— About this exercise —
Without skipping anything, write out each record below exactly.

Stored data entries:
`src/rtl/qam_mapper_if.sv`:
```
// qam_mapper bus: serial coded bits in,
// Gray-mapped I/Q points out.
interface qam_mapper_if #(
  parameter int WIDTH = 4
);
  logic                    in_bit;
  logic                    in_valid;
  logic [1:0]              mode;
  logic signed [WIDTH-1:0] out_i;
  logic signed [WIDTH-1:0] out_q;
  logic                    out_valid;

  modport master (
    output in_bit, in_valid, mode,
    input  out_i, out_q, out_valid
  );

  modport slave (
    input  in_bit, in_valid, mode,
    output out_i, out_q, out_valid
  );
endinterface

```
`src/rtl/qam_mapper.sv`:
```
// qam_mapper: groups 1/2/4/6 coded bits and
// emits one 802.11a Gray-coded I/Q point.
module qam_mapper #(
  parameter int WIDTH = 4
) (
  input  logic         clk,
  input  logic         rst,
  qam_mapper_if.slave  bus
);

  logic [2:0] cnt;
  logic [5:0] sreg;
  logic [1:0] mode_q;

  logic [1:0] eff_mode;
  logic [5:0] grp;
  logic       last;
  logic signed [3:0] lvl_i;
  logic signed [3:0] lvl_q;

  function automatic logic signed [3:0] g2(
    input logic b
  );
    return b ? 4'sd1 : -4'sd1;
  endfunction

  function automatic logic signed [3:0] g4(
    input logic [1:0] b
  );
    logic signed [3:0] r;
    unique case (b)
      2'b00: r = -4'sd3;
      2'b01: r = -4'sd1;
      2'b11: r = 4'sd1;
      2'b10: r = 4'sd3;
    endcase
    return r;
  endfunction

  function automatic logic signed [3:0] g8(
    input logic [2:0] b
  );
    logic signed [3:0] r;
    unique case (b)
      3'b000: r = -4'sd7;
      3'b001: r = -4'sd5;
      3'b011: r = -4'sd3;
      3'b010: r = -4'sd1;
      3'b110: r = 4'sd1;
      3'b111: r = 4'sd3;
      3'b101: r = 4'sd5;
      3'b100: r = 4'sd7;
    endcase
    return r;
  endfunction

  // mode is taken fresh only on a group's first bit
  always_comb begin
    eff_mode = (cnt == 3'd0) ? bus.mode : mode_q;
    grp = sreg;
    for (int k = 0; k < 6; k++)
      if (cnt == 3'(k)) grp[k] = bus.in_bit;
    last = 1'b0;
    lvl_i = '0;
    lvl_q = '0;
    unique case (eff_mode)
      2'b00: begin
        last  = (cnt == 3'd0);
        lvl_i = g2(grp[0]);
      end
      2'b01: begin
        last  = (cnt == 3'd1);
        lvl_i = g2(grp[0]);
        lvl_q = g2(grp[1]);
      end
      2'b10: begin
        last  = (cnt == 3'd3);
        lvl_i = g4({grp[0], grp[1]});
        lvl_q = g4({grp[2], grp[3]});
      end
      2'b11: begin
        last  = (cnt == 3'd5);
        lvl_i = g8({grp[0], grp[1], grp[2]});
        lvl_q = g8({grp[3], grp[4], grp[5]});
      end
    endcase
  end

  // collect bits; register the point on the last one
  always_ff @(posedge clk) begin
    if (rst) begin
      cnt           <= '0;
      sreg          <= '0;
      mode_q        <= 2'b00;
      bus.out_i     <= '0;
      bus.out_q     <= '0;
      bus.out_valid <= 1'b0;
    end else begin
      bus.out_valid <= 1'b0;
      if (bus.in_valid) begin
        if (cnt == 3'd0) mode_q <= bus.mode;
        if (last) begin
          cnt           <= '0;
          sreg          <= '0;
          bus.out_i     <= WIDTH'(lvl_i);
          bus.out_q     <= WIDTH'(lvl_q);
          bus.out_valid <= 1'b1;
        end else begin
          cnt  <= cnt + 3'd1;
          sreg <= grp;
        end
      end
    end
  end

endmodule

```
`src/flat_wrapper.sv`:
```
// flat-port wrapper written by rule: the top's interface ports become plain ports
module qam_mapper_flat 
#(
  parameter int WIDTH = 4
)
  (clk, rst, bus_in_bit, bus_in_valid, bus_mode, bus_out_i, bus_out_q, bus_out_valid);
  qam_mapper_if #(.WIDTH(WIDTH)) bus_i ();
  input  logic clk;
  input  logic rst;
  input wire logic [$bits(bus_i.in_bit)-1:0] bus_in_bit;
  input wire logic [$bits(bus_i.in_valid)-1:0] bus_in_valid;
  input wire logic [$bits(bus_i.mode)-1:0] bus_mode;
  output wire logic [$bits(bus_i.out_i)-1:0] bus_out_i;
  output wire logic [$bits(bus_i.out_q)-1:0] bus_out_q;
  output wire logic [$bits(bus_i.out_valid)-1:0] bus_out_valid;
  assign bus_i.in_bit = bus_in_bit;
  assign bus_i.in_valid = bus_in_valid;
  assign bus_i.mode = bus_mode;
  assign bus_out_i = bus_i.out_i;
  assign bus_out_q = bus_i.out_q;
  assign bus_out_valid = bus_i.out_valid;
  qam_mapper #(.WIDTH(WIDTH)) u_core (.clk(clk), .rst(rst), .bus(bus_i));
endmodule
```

— Output of the exercise —
`src/rtl/qam_mapper_if.sv`:
```
// qam_mapper bus: serial coded bits in,
// Gray-mapped I/Q points out.
interface qam_mapper_if #(
  parameter int WIDTH = 4
);
  logic                    in_bit;
  logic                    in_valid;
  logic [1:0]              mode;
  logic signed [WIDTH-1:0] out_i;
  logic signed [WIDTH-1:0] out_q;
  logic                    out_valid;

  modport master (
    output in_bit, in_valid, mode,
    input  out_i, out_q, out_valid
  );

  modport slave (
    input  in_bit, in_valid, mode,
    output out_i, out_q, out_valid
  );
endinterface

```
`src/rtl/qam_mapper.sv`:
```
// qam_mapper: groups 1/2/4/6 coded bits and
// emits one 802.11a Gray-coded I/Q point.
module qam_mapper #(
  parameter int WIDTH = 4
) (
  input  logic         clk,
  input  logic         rst,
  qam_mapper_if.slave  bus
);

  logic [2:0] cnt;
  logic [5:0] sreg;
  logic [1:0] mode_q;

  logic [1:0] eff_mode;
  logic [5:0] grp;
  logic       last;
  logic signed [3:0] lvl_i;
  logic signed [3:0] lvl_q;

  function automatic logic signed [3:0] g2(
    input logic b
  );
    return b ? 4'sd1 : -4'sd1;
  endfunction

  function automatic logic signed [3:0] g4(
    input logic [1:0] b
  );
    logic signed [3:0] r;
    unique case (b)
      2'b00: r = -4'sd3;
      2'b01: r = -4'sd1;
      2'b11: r = 4'sd1;
      2'b10: r = 4'sd3;
    endcase
    return r;
  endfunction

  function automatic logic signed [3:0] g8(
    input logic [2:0] b
  );
    logic signed [3:0] r;
    unique case (b)
      3'b000: r = -4'sd7;
      3'b001: r = -4'sd5;
      3'b011: r = -4'sd3;
      3'b010: r = -4'sd1;
      3'b110: r = 4'sd1;
      3'b111: r = 4'sd3;
      3'b101: r = 4'sd5;
      3'b100: r = 4'sd7;
    endcase
    return r;
  endfunction

  // mode is taken fresh only on a group's first bit
  always_comb begin
    eff_mode = (cnt == 3'd0) ? bus.mode : mode_q;
    grp = sreg;
    for (int k = 0; k < 6; k++)
      if (cnt == 3'(k)) grp[k] = bus.in_bit;
    last = 1'b0;
    lvl_i = '0;
    lvl_q = '0;
    unique case (eff_mode)
      2'b00: begin
        last  = (cnt == 3'd0);
        lvl_i = g2(grp[0]);
      end
      2'b01: begin
        last  = (cnt == 3'd1);
        lvl_i = g2(grp[0]);
        lvl_q = g2(grp[1]);
      end
      2'b10: begin
        last  = (cnt == 3'd3);
        lvl_i = g4({grp[0], grp[1]});
        lvl_q = g4({grp[2], grp[3]});
      end
      2'b11: begin
        last  = (cnt == 3'd5);
        lvl_i = g8({grp[0], grp[1], grp[2]});
        lvl_q = g8({grp[3], grp[4], grp[5]});
      end
    endcase
  end

  // collect bits; register the point on the last one
  always_ff @(posedge clk) begin
    if (rst) begin
      cnt           <= '0;
      sreg          <= '0;
      mode_q        <= 2'b00;
      bus.out_i     <= '0;
      bus.out_q     <= '0;
      bus.out_valid <= 1'b0;
    end else begin
      bus.out_valid <= 1'b0;
      if (bus.in_valid) begin
        if (cnt == 3'd0) mode_q <= bus.mode;
        if (last) begin
          cnt           <= '0;
          sreg          <= '0;
          bus.out_i     <= WIDTH'(lvl_i);
          bus.out_q     <= WIDTH'(lvl_q);
          bus.out_valid <= 1'b1;
        end else begin
          cnt  <= cnt + 3'd1;
          sreg <= grp;
        end
      end
    end
  end

endmodule

```
`src/flat_wrapper.sv`:
```
// flat-port wrapper written by rule: the top's interface ports become plain ports
module qam_mapper_flat 
#(
  parameter int WIDTH = 4
)
  (clk, rst, bus_in_bit, bus_in_valid, bus_mode, bus_out_i, bus_out_q, bus_out_valid);
  qam_mapper_if #(.WIDTH(WIDTH)) bus_i ();
  input  logic clk;
  input  logic rst;
  input wire logic [$bits(bus_i.in_bit)-1:0] bus_in_bit;
  input wire logic [$bits(bus_i.in_valid)-1:0] bus_in_valid;
  input wire logic [$bits(bus_i.mode)-1:0] bus_mode;
  output wire logic [$bits(bus_i.out_i)-1:0] bus_out_i;
  output wire logic [$bits(bus_i.out_q)-1:0] bus_out_q;
  output wire logic [$bits(bus_i.out_valid)-1:0] bus_out_valid;
  assign bus_i.in_bit = bus_in_bit;
  assign bus_i.in_valid = bus_in_valid;
  assign bus_i.mode = bus_mode;
  assign bus_out_i = bus_i.out_i;
  assign bus_out_q = bus_i.out_q;
  assign bus_out_valid = bus_i.out_valid;
  qam_mapper #(.WIDTH(WIDTH)) u_core (.clk(clk), .rst(rst), .bus(bus_i));
endmodule
```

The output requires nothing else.